Stored data
[Start of section]
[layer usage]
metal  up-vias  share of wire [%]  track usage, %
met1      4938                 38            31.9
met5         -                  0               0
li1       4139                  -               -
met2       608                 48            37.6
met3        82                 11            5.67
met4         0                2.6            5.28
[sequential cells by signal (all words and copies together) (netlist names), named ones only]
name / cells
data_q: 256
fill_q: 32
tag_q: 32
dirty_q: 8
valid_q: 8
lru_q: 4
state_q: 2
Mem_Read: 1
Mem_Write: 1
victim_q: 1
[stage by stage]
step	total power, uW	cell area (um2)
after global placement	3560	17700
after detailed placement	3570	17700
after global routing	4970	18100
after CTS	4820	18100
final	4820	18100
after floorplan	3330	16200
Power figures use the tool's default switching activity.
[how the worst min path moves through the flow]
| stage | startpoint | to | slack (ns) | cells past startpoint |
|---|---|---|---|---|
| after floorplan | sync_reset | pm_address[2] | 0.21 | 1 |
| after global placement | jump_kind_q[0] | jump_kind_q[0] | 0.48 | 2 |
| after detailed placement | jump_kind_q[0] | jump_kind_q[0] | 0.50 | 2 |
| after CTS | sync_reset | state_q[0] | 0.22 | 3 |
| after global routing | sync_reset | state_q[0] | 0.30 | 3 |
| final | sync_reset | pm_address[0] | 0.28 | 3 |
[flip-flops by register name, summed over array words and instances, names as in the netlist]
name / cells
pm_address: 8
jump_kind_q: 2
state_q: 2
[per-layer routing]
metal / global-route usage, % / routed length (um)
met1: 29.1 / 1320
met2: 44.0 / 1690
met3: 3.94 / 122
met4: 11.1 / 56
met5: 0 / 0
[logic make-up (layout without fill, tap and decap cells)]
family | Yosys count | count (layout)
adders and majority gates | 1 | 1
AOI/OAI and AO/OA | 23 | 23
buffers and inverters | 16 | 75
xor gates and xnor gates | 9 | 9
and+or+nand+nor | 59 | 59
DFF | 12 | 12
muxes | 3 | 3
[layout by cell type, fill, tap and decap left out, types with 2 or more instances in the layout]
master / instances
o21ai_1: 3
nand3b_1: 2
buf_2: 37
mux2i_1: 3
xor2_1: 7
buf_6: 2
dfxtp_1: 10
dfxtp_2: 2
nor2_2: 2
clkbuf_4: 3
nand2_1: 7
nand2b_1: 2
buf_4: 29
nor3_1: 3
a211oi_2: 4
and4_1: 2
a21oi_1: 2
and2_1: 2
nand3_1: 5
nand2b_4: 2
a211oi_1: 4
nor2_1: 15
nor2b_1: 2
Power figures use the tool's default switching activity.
[config.mk]
export PLATFORM = sky130hd
export DESIGN_NAME = hamming_pair_engine_flat
export DESIGN_NICKNAME = d
export VERILOG_FILES = /design/src/rtl/hamming_pair_engine_if.sv /design/src/rtl/hamming_pair_engine.sv /design/src/flat_wrapper.sv
export SDC_FILE = /design/constraint.sdc
export NUM_CORES = 1
export LEC_CHECK = 0
export ABC_AREA = 0
export BUFFER_PORTS_ARGS = -buffer_cell sky130_fd_sc_hd__buf_2
export CAP_MARGIN = 25
export CORE_ASPECT_RATIO = 1.2
export CORE_MARGIN = 10
export CORE_UTILIZATION = 30
export CTS_CLUSTER_SIZE = 10
export DETAILED_ROUTE_END_ITERATION = 8
export PLACE_DENSITY = 0.46
export SLEW_MARGIN = 20
export SYNTH_ARGS = -nofsm -noshare
export SYNTH_HDL_FRONTEND = slang
export SYNTH_SLANG_ARGS = --single-unit
[constraint.sdc]
create_clock -name clk -period 8.4 [get_ports clk]
set_clock_uncertainty 0.15 [all_clocks]
set_input_delay 1.26 -clock clk [delete_from_list [all_inputs] [get_ports clk]]
set_output_delay 1.26 -clock clk [all_outputs]
set_load 0.01 [all_outputs]
==> config.mk <==
export PLATFORM = sky130hd
export DESIGN_NAME = dm_bus_arbiter
export DESIGN_NICKNAME = d
export VERILOG_FILES = /design/src/rtl/dm_bus_arbiter_pkg.sv /design/src/rtl/dm_bus_arbiter_bus_addr_decode.sv /design/src/rtl/dm_bus_arbiter.sv
export SDC_FILE = /design/constraint.sdc
export NUM_CORES = 1
export LEC_CHECK = 0
export ABC_CLOCK_PERIOD_IN_PS = 2700
export BUFFER_PORTS_ARGS = -buffer_cell sky130_fd_sc_hd__buf_2
export CAP_MARGIN = 15
export CORE_AREA = 2 2 109 111
export DETAILED_ROUTE_END_ITERATION = 8
export DIE_AREA = 0 0 111 113
export GPL_TIMING_DRIVEN = 0
export SKIP_CTS_REPAIR_TIMING = 1
export SLEW_MARGIN = 0
export SYNTH_ARGS = -nofsm -noshare
export SYNTH_HDL_FRONTEND = slang
export SYNTH_SLANG_ARGS = --single-unit
==> constraint.sdc <==
create_clock -name clk -period 2.7 [get_ports clk]
set_clock_uncertainty 0.2 [all_clocks]
set_input_delay 0.675 -clock clk [delete_from_list [all_inputs] [get_ports clk]]
set_output_delay 0.675 -clock clk [all_outputs]
set_load 0.01 [all_outputs]
==> src/rtl/dm_bus_arbiter_pkg.sv <==
// Shared definitions for the data-side bus arbiter: device address map,
// one-hot select bit positions and the arbiter state encoding.
package dm_bus_arbiter_pkg;

  localparam logic [31:0] DM_LO  = 32'h0000_0000;
  localparam logic [31:0] DM_HI  = 32'h0000_2FFF;
  localparam logic [31:0] TC0_LO = 32'h0000_7F00;
  localparam logic [31:0] TC0_HI = 32'h0000_7F0B;
  localparam logic [31:0] TC1_LO = 32'h0000_7F10;
  localparam logic [31:0] TC1_HI = 32'h0000_7F1B;
  localparam logic [31:0] IG_LO  = 32'h0000_7F20;
  localparam logic [31:0] IG_HI  = 32'h0000_7F23;

  localparam int SEL_DM  = 0;
  localparam int SEL_TC0 = 1;
  localparam int SEL_TC1 = 2;
  localparam int SEL_IG  = 3;

  typedef enum logic [0:0] {
    ST_IDLE    = 1'b0,
    ST_RD_WAIT = 1'b1
  } arb_state_e;

  function automatic logic in_range(input logic [31:0] a,
                                    input logic [31:0] lo,
                                    input logic [31:0] hi);
    return (a >= lo) && (a <= hi);
  endfunction

endpackage

==> src/rtl/dm_bus_arbiter_bus_addr_decode.sv <==
// Combinational byte-address to one-hot device select decoder; shared with
// the M-stage exception logic so both agree on what counts as a mapped address.
module bus_addr_decode
  import dm_bus_arbiter_pkg::*;
(
  input  logic [31:0] addr,
  output logic [3:0]  sel
);

  // Each device window is checked independently; the windows never overlap.
  always_comb begin
    sel          = 4'b0000;
    sel[SEL_DM]  = in_range(addr, DM_LO, DM_HI);
    sel[SEL_TC0] = in_range(addr, TC0_LO, TC0_HI);
    sel[SEL_TC1] = in_range(addr, TC1_LO, TC1_HI);
    sel[SEL_IG]  = in_range(addr, IG_LO, IG_HI);
  end

endmodule

==> src/rtl/dm_bus_arbiter.sv <==
// Arbitrates the data-side bus between the CPU M stage and the DMA word
// loader; CPU favoured, DMA protected from starvation by a wait counter.
module dm_bus_arbiter
  import dm_bus_arbiter_pkg::*;
#(
  parameter int STARVE_LIMIT = 8,
  parameter int CNT_W        = 4
) (
  input  logic        clk,
  input  logic        reset,
  input  logic        cpu_req,
  input  logic        cpu_we,
  input  logic        cpu_exc,
  input  logic [31:0] cpu_addr,
  input  logic [3:0]  cpu_byteen,
  input  logic [31:0] cpu_wdata,
  output logic        cpu_stall,
  output logic        cpu_rvalid,
  output logic [31:0] cpu_rdata,
  input  logic        dma_req,
  input  logic [31:0] dma_addr,
  input  logic [31:0] dma_wdata,
  output logic        dma_gnt,
  output logic        dma_err,
  output logic [31:0] bus_addr,
  output logic [3:0]  bus_byteen,
  output logic [31:0] bus_wdata,
  output logic [3:0]  bus_sel,
  input  logic [31:0] bus_rdata
);

  localparam logic [CNT_W-1:0] LIMIT_C = CNT_W'(STARVE_LIMIT);

  arb_state_e       state_q, state_d;
  logic [CNT_W-1:0] cnt_q, cnt_d;
  logic [31:0]      rdata_q, rdata_d;
  logic [3:0]       cpu_sel_s;
  logic [3:0]       dma_sel_s;
  logic             cpu_live_s;
  logic             dma_ok_s;

  bus_addr_decode u_cpu_dec (.addr(cpu_addr), .sel(cpu_sel_s));
  bus_addr_decode u_dma_dec (.addr(dma_addr), .sel(dma_sel_s));

  assign cpu_live_s = cpu_req && !cpu_exc;
  assign dma_ok_s   = dma_sel_s[SEL_DM] && (dma_addr[1:0] == 2'b00);

  // State, starvation count and held read data.
  always_ff @(posedge clk) begin
    if (reset) begin
      state_q <= ST_IDLE;
      cnt_q   <= {CNT_W{1'b0}};
      rdata_q <= 32'h0000_0000;
    end else begin
      state_q <= state_d;
      cnt_q   <= cnt_d;
      rdata_q <= rdata_d;
    end
  end

  // Arbitration, bus steering and next-state logic.
  always_comb begin
    state_d    = state_q;
    rdata_d    = rdata_q;
    cpu_stall  = 1'b0;
    cpu_rvalid = 1'b0;
    cpu_rdata  = rdata_q;
    dma_gnt    = 1'b0;
    dma_err    = 1'b0;
    bus_addr   = 32'h0000_0000;
    bus_byteen = 4'b0000;
    bus_wdata  = 32'h0000_0000;
    bus_sel    = 4'b0000;

    case (state_q)
      ST_IDLE: begin
        if (dma_req && (!cpu_live_s || (cnt_q == LIMIT_C))) begin
          dma_gnt   = 1'b1;
          bus_addr  = dma_addr;
          bus_wdata = dma_wdata;
          cpu_stall = cpu_live_s;
          if (dma_ok_s) begin
            bus_byteen = 4'b1111;
            bus_sel    = 4'b0001;
          end else begin
            dma_err = 1'b1;
          end
        end else if (cpu_live_s && cpu_we) begin
          bus_addr   = cpu_addr;
          bus_wdata  = cpu_wdata;
          bus_sel    = cpu_sel_s;
          bus_byteen = (cpu_sel_s != 4'b0000) ? cpu_byteen : 4'b0000;
        end else if (cpu_live_s && (cpu_sel_s != 4'b0000)) begin
          // Unmapped loads fall through: the upstream exception owns them.
          bus_addr  = cpu_addr;
          bus_sel   = cpu_sel_s;
          cpu_stall = 1'b1;
          state_d   = ST_RD_WAIT;
        end else begin
          state_d = ST_IDLE;
        end
      end
      ST_RD_WAIT: begin
        cpu_rvalid = 1'b1;
        cpu_rdata  = bus_rdata;
        rdata_d    = bus_rdata;
        state_d    = ST_IDLE;
      end
      default: begin
        state_d = ST_IDLE;
      end
    endcase

    if (dma_req && !dma_gnt) begin
      cnt_d = (cnt_q == LIMIT_C) ? cnt_q : (cnt_q + CNT_W'(1));
    end else begin
      cnt_d = {CNT_W{1'b0}};
    end

    // Outputs are forced quiet for the whole reset cycle, including a read in flight.
    if (reset) begin
      cpu_stall  = 1'b0;
      cpu_rvalid = 1'b0;
      cpu_rdata  = 32'h0000_0000;
      dma_gnt    = 1'b0;
      dma_err    = 1'b0;
      bus_addr   = 32'h0000_0000;
      bus_byteen = 4'b0000;
      bus_wdata  = 32'h0000_0000;
      bus_sel    = 4'b0000;
    end else begin
      cpu_stall = cpu_stall;
    end
  end

endmodule

==> run summary, run 1 <==
CP Class = input pin to output pin
Critical Path AT = 2.40 ns
FF-to-FF Start = cnt_q[0]
Share of cells above drive strength 1 = 0.674
R2R depth = 6
Area contributors post-synth = dfxtp_1 31%, a22o_2 13%, mux2i_1 13%, a22o_1 12%, nor2_1 6.4%
Yosys cell types = 39
Max-slew headroom = 0.708
Worst-Margin Slew = 0.436 ns
DR vias/cell = 4.72
RSZ-0062 raised after global routing = yes
Syn_nets = 440
DR iter-0 viols = 147
Tot Pwr = 1580 µW
HP Class = register to register
Required time worst endpoint = 1.82 ns
Initial antenna violation count = 0
Cell area power density = 307 nW/µm²
Post-synth top flop = dfxtp_1
First-pass GRT wire length = 16100 µm
Top-level port count = 278
Max Fclk = 0.305 GHz
Crit. Startpoint = cpu_addr[28]
Asr flop ratio synth = 0
Final hold violations = 0
Final ANT Viol Nets = 0
Largest net degree at the start of global routing = 11
Critical Path Fanout Max = 8
Max-Cap Viols = 0
DIE AREA = 12500 µm²
Port bufs = 276
CTS tree = built
Final wirelength = 11600 µm
Routability Congestion = 0.983
Number of flops mapped to enable cells by yosys = 0
Commonest cells post-synth = 41 x nor2_1, 37 x dfxtp_1, 32 x a22o_1, 32 x a22o_2, 32 x mux2i_1
Core ar. = 11300 µm²
Period minus WS final = 3.28 ns
Vias = 3380
Die Width = 111 µm
Post-Syn Instances = 268
Die Y = 113 µm
Worst setup margin = -0.579 ns
CTS sink cnt = 37
Syn_area_per_cell = 9.02 µm²
Post-route DRC = 0
Peak VDD IR = 0.354 mV
Pre-CTS setup slack = -0.682 ns
Nets = 745
Yosys warns = 0
Area growth, synth to finish = 112%
Dominant cell type by area after synthesis = dfxtp_1
Global-route usage over all layers = 0.155
CTS buffer count = 5
Failing checks = negative setup slack
Startpoint types = input pin
WL per Instance = 16.2 µm
Clock tree buffer depth = 2
Setup TNS = -28.17 ns
Initial Util = 0.215
Synth Register Bits = 37
Post-Syn Area = 2420 µm²
Final Slew Violations = 0
Final HPWL DP = 9270 µm
Most common cell in the netlist = nor2_1
Critical Path End = bus_addr[1]
Status = complete, but fails checks
FP Rows = 39
Ant diodes = 0
Final period util = 1.21
Clock root buffer = clkbuf_16
H-tree levels = 2
CP Capture Type = output pin
FF-to-FF setup slack = 1.09 ns
Sequential share of the synthesized area = 0.306
Pleak = 0.00259 µW
RR Endpoint = cnt_q[2]
Setup-failing EPs final = 74
GRT Residual Overflow = 0
Clock Latency Late Sink = 0.27 ns
First-pass iteration count of the detailed router = 5
CTS clk-pin slew, worst paths = 0.05 ns
Vias in the first global route = 3134
Synth top area share = 0.306
[metal layers]
layer  track usage  part of all wire
met1         0.199              0.40
met2         0.276              0.51
met5             0                 0
met3        0.0305             0.078
met4        0.0258             0.011
[flip-flops by register name (all words and copies together), names as in the netlist]
name	flops
rdata_q	32
cnt_q	4
state_q	1
[area by class of cell]
cell class,instances,area (µm²)
Tap cell,143,179
Multi-Input combinational cell,201,1910
Buffer,21,210
Sequential cell,37,743
Inverter,8,30.0
Fill cell,1093,6140
Timing Repair Buffer,299,1920
Clock buffer,7,143
[cell families (layout without fill, tap and decap cells)]
| kind of cell | count (synthesis) | after routing | synth area share |
|---|---|---|---|
| adders and majority gates | 2 | 2 | 0.0103 |
| AOI/OAI and AO/OA | 83 | 83 | 0.302 |
| and+or+nand+nor | 81 | 81 | 0.165 |
| muxes | 32 | 32 | 0.132 |
| xor gates and xnor gates | 3 | 3 | 0.0109 |
| buffers and inverters | 30 | 335 | 0.0735 |
| DFF | 37 | 37 | 0.306 |
[layout by cell type (no fill, tap or decap), types with 2 or more instances in the layout]
cell type	count
nand4_1	3
dfxtp_1	35
xnor2_1	2
dfxtp_2	2
clkbuf_1	4
nor4_2	3
inv_1	7
a21oi_1	6
nor3_1	6
clkbuf_16	12
buf_2	242
nor4_4	6
a22o_2	4
mux2i_1	32
nor2_1	40
nand2_1	6
nand3_1	2
o21ai_2	4
nor2_4	2
buf_6	41
a22o_1	32
a22o_4	28
and3_1	2
buf_4	16
buf_8	9
[worst max-delay path, stage by stage]
cell       delay [ns]
buf_8            0.10
nor4_4           0.31
nand4_1          0.24
nor4_4           0.37
o31a_4           0.31
clkbuf_16        0.19
a22o_4           0.12
buf_6            0.09
[power breakdown]
| group | internal [µW] | leakage [µW] | switching [µW] |
|---|---|---|---|
| Combinational | 265 | 0.00222 | 207 |
| Sequential | 547 | 0.000299 | 0.299 |
| Clock | 362 | 0.0000700 | 197 |
[worst min path at each step]
| stage | startpoint | depth (start not counted) | slack [ns] | endpoint |
|---|---|---|---|---|
| floorplan | cnt_q[1] | 2 | 0.26 | cnt_q[1] |
| global placement | cnt_q[1] | 2 | 0.28 | cnt_q[1] |
| detailed placement | rdata_q[27] | 2 | 0.29 | rdata_q[27] |
| CTS | cnt_q[1] | 2 | 0.30 | cnt_q[1] |
| global route | rdata_q[13] | 2 | 0.32 | rdata_q[13] |
| finish | rdata_q[13] | 2 | 0.30 | rdata_q[13] |
[stage by stage]
stage / hold WS, ns / std cells / area, µm² / utilization
4_1_cts: 0.300 / 694 / 4270 / 0.379
6_report: 0.302 / 716 / 5130 / 0.456
2_1_floorplan: 0.262 / 268 / 2560 / -
3_3_place_gp: 0.279 / 687 / 4120 / 0.366
5_1_grt: 0.325 / 716 / 5130 / 0.456
3_5_place_dp: 0.286 / 687 / 4120 / 0.366
Power figures use the tool's default switching activity.
==> inputs of run 2 (changes only) <==
- ABC_CLOCK_PERIOD_IN_PS: 2700 -> 3200
- CORE_AREA: 2 2 109 111 -> 2 2 108 110
- DIE_AREA: 0 0 111 113 -> 0 0 110 112
- clock period: 2.7 -> 3.2 ns (I/O delays scaled with it)
==> run 2 against run 1 <==
- the run still ends with negative setup slack left
- sequential power decreased by 16%
- worst hold slack got worse by 0.0066 ns
- cell count fell by 1.1%
- sequential share of layout area increased by 1.6 points
- worst setup slack improved by 0.32 ns
- sequential cell count unchanged
- non-clock buffer count fell by 10
- cell area shrank 10%
- global-route usage is 0.51 points higher
- critical path type unchanged
- largest cell class unchanged
==> run summary, run 2 (synthesis results as in run 1) <==
CTS clk-pin slew, worst paths = 0.06 ns (was 0.05 ns)
Critical Path Fanout Max = 10 (was 8)
First-pass iteration count of the detailed router = 4 (was 5)
Final period util = 1.08
CP peak stage delay = 0.41 ns (was 0.37 ns)
CTS sink cnt = 37 (unchanged)
CTS buffer count = 5 (unchanged)
Nets = 735 (was 745)
Cell area power density = 298 nW/µm² (was 307 nW/µm²)
Vias = 3350 (was 3380)
Max-slew headroom = 0.581 (was 0.708)
Final instance area = 4610 µm² (was 5130 µm²)
FP Rows = 39 (unchanged)
Vias in the first global route = 3240 (was 3134)
DR iter-0 viols = 192 (was 147)
Required time worst endpoint = 2.20 ns (was 1.82 ns)
Share of cells above drive strength 1 = 0.658 (was 0.674)
Setup-failing EPs final = 41 (was 74)
Status = complete, but fails checks (unchanged)
Final Slew Violations = 0 (unchanged)
RSZ-0062 raised after global routing = yes (unchanged)
Die Y = 112 µm (was 113 µm)
Post-route DRC = 0 (unchanged)
Routability Congestion = 0.872 (was 0.983)
Critical path's slowest cell = nor4_4 (unchanged)
GRT Residual Overflow = 0 (unchanged)
Clock Latency Late Sink = 0.27 ns (about the same)
DR vias/cell = 4.73 (was 4.72)
Fin cells = 708 (was 716)
Largest net degree at the start of global routing = 13 (was 11)
Placed cells = 687 (unchanged)
Failing checks = negative setup slack (unchanged)
Port bufs = 276 (unchanged)
Die Width = 110 µm (was 111 µm)
Critical Path AT = 2.46 ns (was 2.40 ns)
WL per Instance = 15.9 µm (was 16.2 µm)
Peak VDD IR = 0.222 mV (was 0.354 mV)
Core ar. = 11200 µm² (was 11300 µm²)
CP Capture Type = output pin (unchanged)
HP Class = register to register (unchanged)
Final HPWL DP = 9410 µm (was 9270 µm)
Worst-Margin Slew = 0.628 ns (was 0.436 ns)
Crit path cell chain = buf_8 > nor4_4 > nand4_1 > nor4_4 > o31a_4 > buf_6 > a22o_2 > buf_2 (was buf_8 > nor4_4 > nand4_1 > nor4_4 > o31a_4 > clkbuf_16 > a22o_4 > buf_6)
Top-level port count = 278 (unchanged)
CTS tree = built (unchanged)
Top flop regs = rdata_q (32), cnt_q (4), state_q (1) (unchanged)
Most flops, register = rdata_q (unchanged)
Final wirelength = 11200 µm (was 11600 µm)
CP delay by family, top = simple AND/OR/NAND/NOR gates (unchanged)
Met1 usage = 0.185 (was 0.199)
Max Fclk = 0.289 GHz
Area growth, synth to finish = 90.6% (was 112%)
Most used cell, CP = nor4_4 (unchanged)
Pleak = 0.00233 µW (was 0.00259 µW)
CP Buf/Inv Count = 3 (unchanged)
Worst setup margin = -0.260 ns (was -0.579 ns)
Max FFs per register = 32 (unchanged)
Clock tree buffer depth = 2 (unchanged)
Cell area after placement = 3980 µm² (was 4120 µm²)
Global-route usage over all layers = 0.160 (was 0.155)
Final hold violations = 0 (unchanged)
Initial antenna violation count = 1 (was 0)
Startpoint types = input pin (unchanged)
First-pass GRT wire length = 15700 µm (was 16100 µm)
Fill count = 1138 (was 1093)
GRT Max-Usage Layer = met2 (unchanged)
Commonest non-fill, non-tap cell in the layout = buf_2 (unchanged)
Initial Util = 0.216 (was 0.215)
CP Class = input pin to output pin (unchanged)
DIE AREA = 12300 µm² (was 12500 µm²)
Commonest non-fill, non-tap cells in the layout = 259 x buf_2, 40 x nor2_1, 36 x dfxtp_1 (was 242 x buf_2, 41 x buf_6, 40 x nor2_1)
H-tree levels = 2 (unchanged)
Clock root buffer = clkbuf_16 (unchanged)
Max-Cap Viols = 0 (unchanged)
Grt met3 use = 0.0416 (was 0.0305)
Routing usage on met2 = 0.289 (was 0.276)
Period minus WS final = 3.46 ns
Final ANT Viol Nets = 0 (unchanged)
run 2: cell count changes in the layout (fill, tap and decap cells not counted), moves of 6 or more:
cell	delta
buf_8	-6
clkbuf_16	-7
a22o_2	+26
buf_2	+17
a22o_4	-26
buf_6	-13
run 2: through the flow:
step	power, µW	util	hold slack (ns)	setup TNS, ns	worst slack, ns
final	1370	0.412	0.296	-8.81	-0.260
after global placement	755	0.356	0.273	-20.04	-0.416
after detailed placement	759	0.356	0.288	-21.24	-0.438
after CTS	1350	0.372	0.299	-22.08	-0.453
after floorplan	585	-	0.262	0	0.0727
after global routing	1440	0.412	0.326	-12.72	-0.354
run 2: layer usage:
metal	up-vias	wire, µm
met5	-	0
met4	0	255
met3	20	1060
met2	181	5600
met1	1544	4300
li1	1605	-
run 2: cell type report:
type                    count  area (µm²)  area share
multi-input cells         201        1690       0.367
repair buffers            288        1600       0.348
flip-flops and latches     37         742       0.161
plain buffers              22         185      0.0402
well taps                 143         179      0.0388
clock buffers               6         139      0.0301
clock inverters             2        37.5     0.00814
inverters                   8        30.0     0.00651
diodes                      1        2.50    0.000543
run 2: power breakdown:
group,internal [µW],switching [µW]
registers,461,0.318
logic,180,156
clock network,389,189
total,1030,345
run 2: path summary, 6_finish.rpt:
kind,from,end,slack [ns],cells after the start
hold reg to reg,cnt_q[1],cnt_q[1],0.30,2
hold / removal,cnt_q[1],cnt_q[1],0.30,2
setup / recovery,cpu_addr[15],bus_addr[20],-0.26,8
setup reg to reg,state_q,rdata_q[21],1.29,4
run 2: worst register-to-register path, cell delays in order (launching register included):
cell	delay [ns]
dfxtp_1	0.31
clkbuf_1	0.38
buf_1	0.55
mux2i_1	0.27
nor2_1	0.07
[End of section]
> [ACTIVITY]: Please, from the entries above, set down exactly the lines from the one containing "met2: 44.0 / 1690" through the one containing "xor gates and xnor gates | 9 | 9", and only those.

> [RESULT FOR THIS TASK]:
met2: 44.0 / 1690
met3: 3.94 / 122
met4: 11.1 / 56
met5: 0 / 0
[logic make-up (layout without fill, tap and decap cells)]
family | Yosys count | count (layout)
adders and majority gates | 1 | 1
AOI/OAI and AO/OA | 23 | 23
buffers and inverters | 16 | 75
xor gates and xnor gates | 9 | 9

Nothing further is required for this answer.